DATASET ENTRIES Block Start
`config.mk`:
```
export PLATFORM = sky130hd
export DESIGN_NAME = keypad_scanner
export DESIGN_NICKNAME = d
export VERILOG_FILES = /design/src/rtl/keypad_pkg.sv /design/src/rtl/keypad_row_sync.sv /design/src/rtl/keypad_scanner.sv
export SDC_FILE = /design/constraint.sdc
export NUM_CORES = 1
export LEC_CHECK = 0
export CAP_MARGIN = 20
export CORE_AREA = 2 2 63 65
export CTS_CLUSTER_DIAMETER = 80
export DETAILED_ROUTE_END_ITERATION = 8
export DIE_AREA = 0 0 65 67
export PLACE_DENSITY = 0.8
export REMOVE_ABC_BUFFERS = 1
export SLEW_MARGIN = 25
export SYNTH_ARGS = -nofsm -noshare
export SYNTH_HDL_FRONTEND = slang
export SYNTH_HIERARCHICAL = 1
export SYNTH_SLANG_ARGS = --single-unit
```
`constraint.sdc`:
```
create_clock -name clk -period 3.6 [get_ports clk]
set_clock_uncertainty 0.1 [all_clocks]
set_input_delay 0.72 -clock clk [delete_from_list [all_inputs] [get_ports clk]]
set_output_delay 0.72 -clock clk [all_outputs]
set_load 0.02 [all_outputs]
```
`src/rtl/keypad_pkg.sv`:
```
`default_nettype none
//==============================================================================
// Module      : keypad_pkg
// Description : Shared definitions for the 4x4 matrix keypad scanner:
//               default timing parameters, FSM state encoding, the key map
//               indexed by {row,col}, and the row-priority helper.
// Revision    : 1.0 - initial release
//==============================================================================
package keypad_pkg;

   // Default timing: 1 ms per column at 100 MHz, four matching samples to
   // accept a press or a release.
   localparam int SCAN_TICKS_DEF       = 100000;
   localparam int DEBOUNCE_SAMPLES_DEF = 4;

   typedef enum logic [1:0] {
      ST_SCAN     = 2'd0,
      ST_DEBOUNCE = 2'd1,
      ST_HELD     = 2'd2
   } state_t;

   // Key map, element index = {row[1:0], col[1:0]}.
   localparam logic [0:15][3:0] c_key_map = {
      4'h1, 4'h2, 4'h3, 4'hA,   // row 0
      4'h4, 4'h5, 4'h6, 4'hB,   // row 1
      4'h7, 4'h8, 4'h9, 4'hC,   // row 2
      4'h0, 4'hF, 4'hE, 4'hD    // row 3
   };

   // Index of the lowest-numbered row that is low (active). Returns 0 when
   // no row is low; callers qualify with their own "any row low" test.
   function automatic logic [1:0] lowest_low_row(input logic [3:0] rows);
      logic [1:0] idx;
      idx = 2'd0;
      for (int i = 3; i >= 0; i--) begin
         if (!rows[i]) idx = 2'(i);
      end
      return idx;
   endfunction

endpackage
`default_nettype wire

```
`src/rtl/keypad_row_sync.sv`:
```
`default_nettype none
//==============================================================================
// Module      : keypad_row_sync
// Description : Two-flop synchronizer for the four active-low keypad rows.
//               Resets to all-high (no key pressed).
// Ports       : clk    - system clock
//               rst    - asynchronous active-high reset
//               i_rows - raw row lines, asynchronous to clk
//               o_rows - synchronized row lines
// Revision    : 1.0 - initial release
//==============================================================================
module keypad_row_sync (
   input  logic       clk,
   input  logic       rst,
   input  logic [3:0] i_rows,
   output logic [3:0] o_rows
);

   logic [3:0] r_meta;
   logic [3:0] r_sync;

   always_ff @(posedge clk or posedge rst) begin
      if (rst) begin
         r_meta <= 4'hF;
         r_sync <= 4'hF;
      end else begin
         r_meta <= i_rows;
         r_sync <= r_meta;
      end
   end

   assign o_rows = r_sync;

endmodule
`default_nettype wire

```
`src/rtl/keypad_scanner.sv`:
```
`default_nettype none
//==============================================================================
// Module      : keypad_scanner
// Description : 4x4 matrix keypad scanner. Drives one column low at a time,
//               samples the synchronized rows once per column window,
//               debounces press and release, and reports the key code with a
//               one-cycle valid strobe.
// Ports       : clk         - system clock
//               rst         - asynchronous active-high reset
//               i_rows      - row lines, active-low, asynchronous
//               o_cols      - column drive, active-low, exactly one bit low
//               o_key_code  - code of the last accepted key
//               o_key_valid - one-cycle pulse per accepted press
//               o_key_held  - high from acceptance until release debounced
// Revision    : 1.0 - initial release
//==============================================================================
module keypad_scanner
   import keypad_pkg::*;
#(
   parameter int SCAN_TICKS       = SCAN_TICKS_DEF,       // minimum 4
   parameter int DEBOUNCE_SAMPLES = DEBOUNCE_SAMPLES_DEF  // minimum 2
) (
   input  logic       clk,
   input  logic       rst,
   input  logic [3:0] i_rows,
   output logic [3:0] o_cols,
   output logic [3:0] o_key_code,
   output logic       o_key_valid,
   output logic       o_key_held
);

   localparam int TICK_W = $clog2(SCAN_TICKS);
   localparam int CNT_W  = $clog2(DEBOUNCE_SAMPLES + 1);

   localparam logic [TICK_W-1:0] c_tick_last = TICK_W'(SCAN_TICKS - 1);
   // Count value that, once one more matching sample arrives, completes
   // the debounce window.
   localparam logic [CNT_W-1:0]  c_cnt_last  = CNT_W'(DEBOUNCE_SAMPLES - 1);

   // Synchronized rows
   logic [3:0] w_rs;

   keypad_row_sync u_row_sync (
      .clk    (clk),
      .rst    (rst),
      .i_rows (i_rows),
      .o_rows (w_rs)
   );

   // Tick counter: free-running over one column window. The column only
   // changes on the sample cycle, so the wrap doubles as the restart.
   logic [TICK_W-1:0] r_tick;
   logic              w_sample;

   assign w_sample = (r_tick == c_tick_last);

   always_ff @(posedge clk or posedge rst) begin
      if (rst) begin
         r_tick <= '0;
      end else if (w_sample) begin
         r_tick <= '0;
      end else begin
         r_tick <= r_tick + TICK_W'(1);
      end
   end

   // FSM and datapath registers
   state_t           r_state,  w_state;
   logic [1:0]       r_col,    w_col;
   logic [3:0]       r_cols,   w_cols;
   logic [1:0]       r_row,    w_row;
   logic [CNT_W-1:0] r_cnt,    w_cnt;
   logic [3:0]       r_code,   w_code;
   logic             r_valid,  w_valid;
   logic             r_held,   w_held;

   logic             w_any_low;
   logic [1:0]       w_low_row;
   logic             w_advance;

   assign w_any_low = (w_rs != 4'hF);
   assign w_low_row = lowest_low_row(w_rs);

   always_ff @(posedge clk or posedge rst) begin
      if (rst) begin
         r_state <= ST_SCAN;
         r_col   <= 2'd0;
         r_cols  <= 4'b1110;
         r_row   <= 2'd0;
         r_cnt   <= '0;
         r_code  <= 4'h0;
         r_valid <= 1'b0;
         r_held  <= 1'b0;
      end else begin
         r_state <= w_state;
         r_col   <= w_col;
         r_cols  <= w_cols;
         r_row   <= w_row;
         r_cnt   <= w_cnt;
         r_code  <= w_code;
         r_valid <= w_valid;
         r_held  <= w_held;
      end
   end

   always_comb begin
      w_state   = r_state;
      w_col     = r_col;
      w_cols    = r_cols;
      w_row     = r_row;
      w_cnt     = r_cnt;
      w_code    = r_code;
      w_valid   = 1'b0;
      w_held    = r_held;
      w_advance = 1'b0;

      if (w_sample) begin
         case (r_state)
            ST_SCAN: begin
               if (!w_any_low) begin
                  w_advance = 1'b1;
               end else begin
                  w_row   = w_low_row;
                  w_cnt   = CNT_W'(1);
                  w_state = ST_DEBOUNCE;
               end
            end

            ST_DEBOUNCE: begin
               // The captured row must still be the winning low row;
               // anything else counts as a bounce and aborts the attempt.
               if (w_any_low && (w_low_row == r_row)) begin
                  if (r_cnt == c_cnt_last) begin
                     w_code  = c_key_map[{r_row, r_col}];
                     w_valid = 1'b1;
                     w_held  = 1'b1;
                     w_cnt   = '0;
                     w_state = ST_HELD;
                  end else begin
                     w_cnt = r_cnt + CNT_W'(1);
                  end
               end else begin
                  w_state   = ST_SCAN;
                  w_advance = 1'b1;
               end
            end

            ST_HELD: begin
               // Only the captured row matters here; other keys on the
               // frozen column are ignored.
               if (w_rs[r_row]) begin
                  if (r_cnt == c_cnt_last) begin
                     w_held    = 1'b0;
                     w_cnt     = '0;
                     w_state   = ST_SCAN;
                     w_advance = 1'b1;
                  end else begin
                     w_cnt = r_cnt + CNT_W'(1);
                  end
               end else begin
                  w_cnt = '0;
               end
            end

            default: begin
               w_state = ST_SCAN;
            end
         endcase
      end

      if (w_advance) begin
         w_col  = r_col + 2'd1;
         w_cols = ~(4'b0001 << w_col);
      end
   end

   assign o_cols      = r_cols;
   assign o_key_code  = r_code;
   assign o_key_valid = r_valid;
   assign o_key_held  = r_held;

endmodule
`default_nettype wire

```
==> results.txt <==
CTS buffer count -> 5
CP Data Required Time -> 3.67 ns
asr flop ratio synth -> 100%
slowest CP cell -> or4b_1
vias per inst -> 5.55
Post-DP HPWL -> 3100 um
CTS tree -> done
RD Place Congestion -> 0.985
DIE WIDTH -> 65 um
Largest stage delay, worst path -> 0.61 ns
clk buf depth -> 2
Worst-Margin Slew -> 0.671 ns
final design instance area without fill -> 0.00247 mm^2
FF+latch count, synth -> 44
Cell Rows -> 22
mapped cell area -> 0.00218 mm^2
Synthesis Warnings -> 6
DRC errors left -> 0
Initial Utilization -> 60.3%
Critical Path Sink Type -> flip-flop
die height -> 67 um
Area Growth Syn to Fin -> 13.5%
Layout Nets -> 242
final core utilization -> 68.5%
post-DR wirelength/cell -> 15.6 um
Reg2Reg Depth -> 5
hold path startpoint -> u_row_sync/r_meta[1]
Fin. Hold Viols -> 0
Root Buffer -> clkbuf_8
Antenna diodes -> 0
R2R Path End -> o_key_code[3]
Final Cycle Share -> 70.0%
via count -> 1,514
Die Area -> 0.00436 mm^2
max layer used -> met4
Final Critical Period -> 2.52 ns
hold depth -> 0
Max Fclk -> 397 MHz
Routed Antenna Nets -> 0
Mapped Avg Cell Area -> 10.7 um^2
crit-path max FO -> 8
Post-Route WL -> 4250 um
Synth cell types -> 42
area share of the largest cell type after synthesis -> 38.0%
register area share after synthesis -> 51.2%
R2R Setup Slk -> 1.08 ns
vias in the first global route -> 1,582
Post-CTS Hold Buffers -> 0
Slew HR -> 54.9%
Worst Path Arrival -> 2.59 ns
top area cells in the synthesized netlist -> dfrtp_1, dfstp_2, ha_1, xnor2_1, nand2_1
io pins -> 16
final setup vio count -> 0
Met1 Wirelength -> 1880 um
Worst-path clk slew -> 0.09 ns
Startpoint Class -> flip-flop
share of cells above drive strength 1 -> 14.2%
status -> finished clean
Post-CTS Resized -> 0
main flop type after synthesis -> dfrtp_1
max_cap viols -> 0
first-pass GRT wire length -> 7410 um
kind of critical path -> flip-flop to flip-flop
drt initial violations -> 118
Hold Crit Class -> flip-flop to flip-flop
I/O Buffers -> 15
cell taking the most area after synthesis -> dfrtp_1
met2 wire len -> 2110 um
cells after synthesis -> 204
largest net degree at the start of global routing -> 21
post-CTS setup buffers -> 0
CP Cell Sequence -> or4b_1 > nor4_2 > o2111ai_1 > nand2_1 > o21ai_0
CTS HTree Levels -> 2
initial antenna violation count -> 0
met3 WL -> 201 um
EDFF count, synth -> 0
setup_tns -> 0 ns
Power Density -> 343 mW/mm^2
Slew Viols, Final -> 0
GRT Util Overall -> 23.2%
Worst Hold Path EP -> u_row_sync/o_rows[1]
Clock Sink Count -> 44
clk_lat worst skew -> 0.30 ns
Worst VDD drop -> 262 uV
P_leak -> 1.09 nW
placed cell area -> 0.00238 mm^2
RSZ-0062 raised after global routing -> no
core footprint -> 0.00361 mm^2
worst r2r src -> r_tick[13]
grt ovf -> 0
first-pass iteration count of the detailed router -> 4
DATASET ENTRIES Block End
DATASET ENTRIES Block Start
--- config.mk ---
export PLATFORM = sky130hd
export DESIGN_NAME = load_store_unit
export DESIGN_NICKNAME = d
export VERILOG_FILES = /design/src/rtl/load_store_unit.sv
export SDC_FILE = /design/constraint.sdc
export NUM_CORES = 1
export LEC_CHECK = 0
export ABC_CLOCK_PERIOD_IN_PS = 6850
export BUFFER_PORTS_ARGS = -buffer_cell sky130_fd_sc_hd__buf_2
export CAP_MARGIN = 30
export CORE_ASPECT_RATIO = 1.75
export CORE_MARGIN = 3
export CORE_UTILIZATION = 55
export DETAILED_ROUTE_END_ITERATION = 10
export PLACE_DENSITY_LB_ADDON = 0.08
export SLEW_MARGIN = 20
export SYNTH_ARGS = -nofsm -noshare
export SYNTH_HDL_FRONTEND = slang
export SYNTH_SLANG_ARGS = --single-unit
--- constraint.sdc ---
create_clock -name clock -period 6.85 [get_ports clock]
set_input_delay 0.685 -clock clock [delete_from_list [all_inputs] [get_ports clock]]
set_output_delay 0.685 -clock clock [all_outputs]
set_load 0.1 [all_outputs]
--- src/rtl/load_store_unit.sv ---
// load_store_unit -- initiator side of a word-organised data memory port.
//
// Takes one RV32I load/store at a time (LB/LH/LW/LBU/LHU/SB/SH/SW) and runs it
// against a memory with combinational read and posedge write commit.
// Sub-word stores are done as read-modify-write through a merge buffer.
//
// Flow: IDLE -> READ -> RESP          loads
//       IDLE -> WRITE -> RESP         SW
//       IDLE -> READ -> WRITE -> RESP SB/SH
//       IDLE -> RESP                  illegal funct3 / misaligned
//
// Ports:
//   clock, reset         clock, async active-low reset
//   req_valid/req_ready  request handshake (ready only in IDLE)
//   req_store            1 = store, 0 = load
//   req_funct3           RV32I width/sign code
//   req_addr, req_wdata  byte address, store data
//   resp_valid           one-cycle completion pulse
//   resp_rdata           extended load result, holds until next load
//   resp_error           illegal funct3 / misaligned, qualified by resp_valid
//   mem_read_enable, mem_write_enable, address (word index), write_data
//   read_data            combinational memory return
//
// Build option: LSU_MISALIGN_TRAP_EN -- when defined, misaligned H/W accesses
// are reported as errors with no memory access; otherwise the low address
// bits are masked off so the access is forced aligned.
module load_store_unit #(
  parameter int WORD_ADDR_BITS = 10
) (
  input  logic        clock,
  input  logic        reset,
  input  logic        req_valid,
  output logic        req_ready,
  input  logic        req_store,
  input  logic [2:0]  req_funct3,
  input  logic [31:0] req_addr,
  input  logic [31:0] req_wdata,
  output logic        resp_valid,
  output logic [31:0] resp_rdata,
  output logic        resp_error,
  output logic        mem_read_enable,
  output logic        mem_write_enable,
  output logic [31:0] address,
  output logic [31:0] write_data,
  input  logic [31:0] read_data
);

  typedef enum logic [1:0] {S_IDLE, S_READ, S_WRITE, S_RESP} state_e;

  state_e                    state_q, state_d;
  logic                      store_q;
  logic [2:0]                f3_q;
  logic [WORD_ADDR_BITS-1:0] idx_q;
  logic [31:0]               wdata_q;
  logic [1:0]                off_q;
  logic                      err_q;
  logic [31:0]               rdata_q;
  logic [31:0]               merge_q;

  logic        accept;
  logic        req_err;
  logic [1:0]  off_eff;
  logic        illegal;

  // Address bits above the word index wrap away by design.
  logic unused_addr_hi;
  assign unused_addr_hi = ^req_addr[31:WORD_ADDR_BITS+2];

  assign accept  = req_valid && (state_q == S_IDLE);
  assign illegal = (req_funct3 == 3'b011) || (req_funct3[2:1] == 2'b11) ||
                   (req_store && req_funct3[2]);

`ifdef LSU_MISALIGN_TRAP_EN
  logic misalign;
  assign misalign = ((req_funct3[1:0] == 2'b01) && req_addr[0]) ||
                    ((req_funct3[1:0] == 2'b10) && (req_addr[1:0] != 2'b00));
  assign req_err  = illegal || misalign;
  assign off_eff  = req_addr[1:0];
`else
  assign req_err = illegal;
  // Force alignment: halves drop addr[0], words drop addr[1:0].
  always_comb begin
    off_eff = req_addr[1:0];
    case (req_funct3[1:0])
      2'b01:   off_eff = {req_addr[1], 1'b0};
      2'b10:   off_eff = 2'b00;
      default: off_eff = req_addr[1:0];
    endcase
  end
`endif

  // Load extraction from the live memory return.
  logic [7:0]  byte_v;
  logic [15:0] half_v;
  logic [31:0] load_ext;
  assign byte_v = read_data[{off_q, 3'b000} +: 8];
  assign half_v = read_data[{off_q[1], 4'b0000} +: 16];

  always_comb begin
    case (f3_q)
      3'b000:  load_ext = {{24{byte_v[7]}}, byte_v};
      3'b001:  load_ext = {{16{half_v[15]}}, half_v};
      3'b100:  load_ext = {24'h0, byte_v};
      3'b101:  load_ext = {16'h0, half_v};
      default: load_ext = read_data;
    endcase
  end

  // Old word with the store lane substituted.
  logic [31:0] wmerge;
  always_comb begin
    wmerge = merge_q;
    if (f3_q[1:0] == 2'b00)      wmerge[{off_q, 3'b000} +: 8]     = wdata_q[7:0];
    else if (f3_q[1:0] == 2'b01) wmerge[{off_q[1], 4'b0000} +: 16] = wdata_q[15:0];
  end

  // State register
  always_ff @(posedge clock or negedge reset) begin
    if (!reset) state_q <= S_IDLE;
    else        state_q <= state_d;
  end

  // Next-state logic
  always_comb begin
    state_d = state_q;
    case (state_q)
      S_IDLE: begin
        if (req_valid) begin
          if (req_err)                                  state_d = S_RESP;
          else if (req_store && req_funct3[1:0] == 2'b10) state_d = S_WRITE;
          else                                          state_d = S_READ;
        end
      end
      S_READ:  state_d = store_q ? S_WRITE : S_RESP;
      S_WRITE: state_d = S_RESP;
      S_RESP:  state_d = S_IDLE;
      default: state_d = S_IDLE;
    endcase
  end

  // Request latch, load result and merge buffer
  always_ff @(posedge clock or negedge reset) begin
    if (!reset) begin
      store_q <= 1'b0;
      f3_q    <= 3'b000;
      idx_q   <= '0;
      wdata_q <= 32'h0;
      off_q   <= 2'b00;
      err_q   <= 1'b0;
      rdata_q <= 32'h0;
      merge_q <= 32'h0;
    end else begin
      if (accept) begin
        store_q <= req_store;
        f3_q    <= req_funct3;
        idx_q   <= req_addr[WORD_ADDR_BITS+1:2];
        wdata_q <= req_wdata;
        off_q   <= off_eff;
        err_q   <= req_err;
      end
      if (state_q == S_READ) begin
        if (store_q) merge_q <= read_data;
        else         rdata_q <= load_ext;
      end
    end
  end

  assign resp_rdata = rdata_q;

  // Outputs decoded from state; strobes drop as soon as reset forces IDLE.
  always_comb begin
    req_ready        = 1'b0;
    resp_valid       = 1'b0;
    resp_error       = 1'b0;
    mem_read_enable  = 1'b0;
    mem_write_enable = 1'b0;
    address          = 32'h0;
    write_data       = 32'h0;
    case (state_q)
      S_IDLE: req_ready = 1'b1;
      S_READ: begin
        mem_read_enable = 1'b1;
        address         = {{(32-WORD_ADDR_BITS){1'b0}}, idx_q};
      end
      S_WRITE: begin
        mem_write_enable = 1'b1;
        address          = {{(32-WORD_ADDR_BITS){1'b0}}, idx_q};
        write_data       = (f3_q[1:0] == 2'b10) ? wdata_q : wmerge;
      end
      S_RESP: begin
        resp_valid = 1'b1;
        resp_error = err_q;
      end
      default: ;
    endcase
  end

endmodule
DATASET ENTRIES Block End
DATASET ENTRIES Block Start
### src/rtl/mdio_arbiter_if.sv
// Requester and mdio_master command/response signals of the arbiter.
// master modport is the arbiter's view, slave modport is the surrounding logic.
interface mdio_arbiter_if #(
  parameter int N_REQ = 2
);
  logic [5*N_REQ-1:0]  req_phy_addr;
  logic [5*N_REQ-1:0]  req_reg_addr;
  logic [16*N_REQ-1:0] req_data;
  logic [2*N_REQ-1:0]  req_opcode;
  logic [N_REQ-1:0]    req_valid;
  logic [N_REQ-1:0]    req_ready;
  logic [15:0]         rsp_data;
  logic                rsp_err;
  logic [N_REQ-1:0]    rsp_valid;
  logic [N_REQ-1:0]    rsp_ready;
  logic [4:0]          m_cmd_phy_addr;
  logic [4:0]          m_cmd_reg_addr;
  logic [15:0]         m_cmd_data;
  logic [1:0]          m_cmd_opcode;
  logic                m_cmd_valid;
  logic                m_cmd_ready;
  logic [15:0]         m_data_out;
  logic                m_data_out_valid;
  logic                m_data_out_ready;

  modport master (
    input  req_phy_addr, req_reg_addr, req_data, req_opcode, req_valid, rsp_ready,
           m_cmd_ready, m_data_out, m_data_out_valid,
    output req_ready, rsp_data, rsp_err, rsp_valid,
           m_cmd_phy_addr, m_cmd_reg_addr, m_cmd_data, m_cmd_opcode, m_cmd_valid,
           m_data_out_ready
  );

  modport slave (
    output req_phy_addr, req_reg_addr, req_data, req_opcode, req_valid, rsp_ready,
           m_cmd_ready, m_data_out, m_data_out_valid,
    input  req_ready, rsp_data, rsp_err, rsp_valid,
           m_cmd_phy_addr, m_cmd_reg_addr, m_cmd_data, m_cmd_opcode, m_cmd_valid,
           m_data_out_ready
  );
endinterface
DATASET ENTRIES Block End
▶ [REQUIREMENT]:
Select from the material above each line in which the string "timing" appears, and list those lines.

▶ [SOLVED PROBLEM]:
//               default timing parameters, FSM state encoding, the key map
   // Default timing: 1 ms per column at 100 MHz, four matching samples to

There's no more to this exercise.